Nada menos que 36 años en el poder han corroído la marca del PSOE en Andalucía y el partido-sistema ha sucumbido.

El hartazgo y el desencanto han desmovilizado el voto de izquierda y han dado por primera vez la victoria a la derecha en un territorio que parecía inmune a su influjo. Un PSOE desgastado por la corrupción, amojamado por la práctica altanera del poder, tan clientelar como el que ha funcionado en diversas etapas en Catalunya o el País Vasco, ha colapsado de la mano de Susana Díaz. Ahora sí, se demuestra que el suyo era un liderazgo sobrevalorado cuando se la quiso encumbrar como la garantía de la estabilidad de España. Díaz pierde por desestimiento, sin dar la batalla, con una campaña anodina. Se despide de su poderío como Boabdil, el último sultán del reino nazarí de Granada, “el desdichado”.

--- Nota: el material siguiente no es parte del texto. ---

File: config.mk
export PLATFORM = sky130hd
export DESIGN_NAME = fib_run_ctrl
export DESIGN_NICKNAME = d
export VERILOG_FILES = /design/src/rtl/fib_run_ctrl.sv
export SDC_FILE = /design/constraint.sdc
export NUM_CORES = 1
export LEC_CHECK = 0
export ABC_CLOCK_PERIOD_IN_PS = 5820
export CAP_MARGIN = 30
export CORE_MARGIN = 2
export CORE_UTILIZATION = 53
export CTS_CLUSTER_SIZE = 28
export DETAILED_ROUTE_END_ITERATION = 8
export MAX_ROUTING_LAYER = met4
export PLACE_DENSITY = 0.86
export SLEW_MARGIN = 20
export SYNTH_ARGS = -nofsm -noshare
export SYNTH_HDL_FRONTEND = slang
export SYNTH_SLANG_ARGS = --single-unit
File: constraint.sdc
create_clock -name wb_clk_i -period 5.82 [get_ports wb_clk_i]
set_clock_uncertainty 0.2 [all_clocks]
set_input_delay 0.873 -clock wb_clk_i [delete_from_list [all_inputs] [get_ports wb_clk_i]]
set_output_delay 0.873 -clock wb_clk_i [all_outputs]
set_load 0.01 [all_outputs]
File: src/rtl/fib_run_ctrl.sv
// Run controller for the Fibonacci datapath: arms a timed run, counts prescaled ticks,
// captures the result and raises a completion pulse. Define FIB_RUN_CTRL_STALL_EN to add stall detection.
module fib_run_ctrl #(
  parameter int CLOCK_WIDTH = 6,
  parameter int STALL_LIMIT = 16
) (
  input  logic                   wb_clk_i,
  input  logic                   reset,
  input  logic                   start_i,
  input  logic                   stop_i,
  input  logic                   ack_i,
  input  logic [15:0]            run_len_i,
  input  logic [15:0]            div_i,
  input  logic [CLOCK_WIDTH-1:0] clk_sel_i,
  input  logic [29:0]            fib_val_i,
  output logic                   fib_switch_o,
  output logic [CLOCK_WIDTH-1:0] clock_sel_o,
  output logic                   busy_o,
  output logic                   done_o,
  output logic                   aborted_o,
  output logic                   stalled_o,
  output logic [29:0]            result_o,
  output logic [15:0]            ticks_o,
  output logic                   irq_o
);

  localparam logic [2:0] S_IDLE    = 3'd0;
  localparam logic [2:0] S_ARM     = 3'd1;
  localparam logic [2:0] S_RUN     = 3'd2;
  localparam logic [2:0] S_CAPTURE = 3'd3;
  localparam logic [2:0] S_DONE    = 3'd4;

  if (STALL_LIMIT < 2 || STALL_LIMIT > 255) begin : g_bad_limit
    $error("fib_run_ctrl: STALL_LIMIT must be in 2..255");
  end

  logic [2:0]             state_q,   state_d;
  logic [15:0]            run_len_q, run_len_d;
  logic [15:0]            div_q,     div_d;
  logic [15:0]            presc_q,   presc_d;
  logic [15:0]            ticks_q,   ticks_d;
  logic [CLOCK_WIDTH-1:0] clk_sel_q, clk_sel_d;
  logic [29:0]            result_q,  result_d;
  logic                   aborted_q, aborted_d;
  logic                   stalled_q, stalled_d;
  logic                   irq_q,     irq_d;
  logic                   tick;
  logic                   stall_hit;
  logic                   start_req;

  assign tick      = (state_q == S_RUN) && (presc_q == div_q);
  assign start_req = start_i && !stop_i;

`ifdef FIB_RUN_CTRL_STALL_EN
  localparam logic [7:0] STALL_LAST = 8'(STALL_LIMIT - 1);

  logic [29:0] sample_q,     sample_d;
  logic        sample_vld_q, sample_vld_d;
  logic [7:0]  stall_cnt_q,  stall_cnt_d;

  // The first tick of a run only primes the sample; compares start on the second tick.
  assign stall_hit = tick && sample_vld_q && (fib_val_i == sample_q) &&
                     (stall_cnt_q == STALL_LAST);

  always_comb begin
    sample_d     = sample_q;
    sample_vld_d = sample_vld_q;
    stall_cnt_d  = stall_cnt_q;
    if (state_q == S_ARM) begin
      sample_vld_d = 1'b0;
      stall_cnt_d  = 8'd0;
    end else if (tick) begin
      sample_d     = fib_val_i;
      sample_vld_d = 1'b1;
      stall_cnt_d  = (sample_vld_q && fib_val_i == sample_q) ? stall_cnt_q + 8'd1 : 8'd0;
    end
  end

  always_ff @(posedge wb_clk_i) begin
    if (reset) begin
      sample_q     <= '0;
      sample_vld_q <= 1'b0;
      stall_cnt_q  <= '0;
    end else begin
      sample_q     <= sample_d;
      sample_vld_q <= sample_vld_d;
      stall_cnt_q  <= stall_cnt_d;
    end
  end
`else
  assign stall_hit = 1'b0;
`endif

  // NOTE: every signal gets its hold value first so no path through the case infers a latch.
  always_comb begin
    state_d   = state_q;
    run_len_d = run_len_q;
    div_d     = div_q;
    presc_d   = presc_q;
    ticks_d   = ticks_q;
    clk_sel_d = clk_sel_q;
    result_d  = result_q;
    aborted_d = aborted_q;
    stalled_d = stalled_q;
    irq_d     = (state_q == S_CAPTURE);

    case (state_q)
      S_IDLE: begin
        if (start_req) state_d = S_ARM;
      end
      S_ARM: begin
        run_len_d = run_len_i;
        div_d     = div_i;
        clk_sel_d = clk_sel_i;
        ticks_d   = 16'd0;
        presc_d   = 16'd0;
        aborted_d = 1'b0;
        stalled_d = 1'b0;
        state_d   = (run_len_i == 16'd0) ? S_CAPTURE : S_RUN;
      end
      S_RUN: begin
        presc_d = tick ? 16'd0 : presc_q + 16'd1;
        if (stall_hit) begin
          stalled_d = 1'b1;
          state_d   = S_CAPTURE;
        end
        if (stop_i) begin
          aborted_d = 1'b1;
          state_d   = S_CAPTURE;
        end else if (tick) begin
          ticks_d = (ticks_q == 16'hFFFF) ? ticks_q : ticks_q + 16'd1;
          if (ticks_q + 16'd1 == run_len_q) state_d = S_CAPTURE;
        end
      end
      S_CAPTURE: begin
        result_d = fib_val_i;
        state_d  = S_DONE;
      end
      S_DONE: begin
        if (start_req)  state_d = S_ARM;
        else if (ack_i) state_d = S_IDLE;
      end
      default: state_d = S_IDLE;
    endcase
  end

  // NOTE: state registers use non-blocking assignments so all flops update from pre-edge values.
  always_ff @(posedge wb_clk_i) begin
    if (reset) begin
      state_q   <= S_IDLE;
      run_len_q <= '0;
      div_q     <= '0;
      presc_q   <= '0;
      ticks_q   <= '0;
      clk_sel_q <= CLOCK_WIDTH'(1);
      result_q  <= '0;
      aborted_q <= 1'b0;
      stalled_q <= 1'b0;
      irq_q     <= 1'b0;
    end else begin
      state_q   <= state_d;
      run_len_q <= run_len_d;
      div_q     <= div_d;
      presc_q   <= presc_d;
      ticks_q   <= ticks_d;
      clk_sel_q <= clk_sel_d;
      result_q  <= result_d;
      aborted_q <= aborted_d;
      stalled_q <= stalled_d;
      irq_q     <= irq_d;
    end
  end

  assign fib_switch_o = (state_q == S_ARM) || (state_q == S_RUN);
  assign busy_o       = fib_switch_o || (state_q == S_CAPTURE);
  assign done_o       = (state_q == S_DONE);
  assign clock_sel_o  = clk_sel_q;
  assign aborted_o    = aborted_q;
  assign stalled_o    = stalled_q;
  assign result_o     = result_q;
  assign ticks_o      = ticks_q;
  assign irq_o        = irq_q;

endmodule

La fórmula mágica se ha extinguido. Tanto Susana Díaz como la candidata de Adelante Andalucía, Teresa Rodríguez, se han envuelto en la bandera verdiblanca ante la invasión de la derecha, dispuesta a utilizar Andalucía como trampolín de las generales. No ha servido ni el andalucismo de tono irredentista de Rodríguez ni el de tinte populista, con tufillo oficinesco, de la presidenta. Andalucía siempre fue orgullosamente de izquierdas, pero muchos se han quedado en casa y han echado el cerrojo. Y cuando la izquierda se recluye, los votos de la derecha –sobre todo de Vox– valen más. Ni Díaz ni Rodríguez han rentabilizado el nacionalismo andaluz de intensidad moderada, sepultado ante el tsunami de españolismo anticatalanista.

Con este resultado, el verdadero examen está en la derecha. Por lo escuchado durante la campaña, no parece que el PP y Ciudadanos vayan a tender un cordón sanitario frente a la ultraderecha de Vox, una formación que enarbola sin pudor la nostalgia franquista, el racismo o el machismo, entre otras lindezas. Su irrupción en el Parlamento andaluz y su reverberación en las encuestas del próximo ciclo electoral contribuirán a dar altavoz a su relato intransigente, que se normalizará a unos meses de las elecciones municipales y autonómicas.

Nunca antes Albert Rivera ha tenido en su mano una decisión tan perturbadora. Ha prometido cambio y este sólo puede llegar mediante un pacto con las tinieblas. Aunque el PP ha perdido comba en este lance, sigue por delante de Cs que, una vez más, rompe barreras, pero que saben a poco ante las expectativas creadas. Pablo Casado podría colocar a su partido en la presidencia de la Junta (qué ironía que sea Juan Manuel Moreno Bonilla, un hombre de Soraya Sáenz de Santamaría), pero estas elecciones certifican que Vox crece a su costa. Igual que la Liga se comió a Força Italia.

Vox ha crecido a base de muchos miedos, como en otros países –globalización, desigualdad, inmigración…–, pero el chute definitivo se lo ha dado un patrioterismo barato como reacción al conflicto independentista catalán. Vox ha engordado a base de menú Catalunya. Y el PP ha contribuido a vocear y a darle la llave de la comunidad más poblada de España.

Sobre la Moncloa se acumulan nubarrones. No hay alicientes para convocar elecciones. Las voces que abogan por ahondar en el entendimiento con el independentismo catalán van a quedar ahogadas por el estruendo de un discurso que azuza los bajos instintos y abona la fractura social. Las lágrimas de Boabdil ya forman parte de la historia.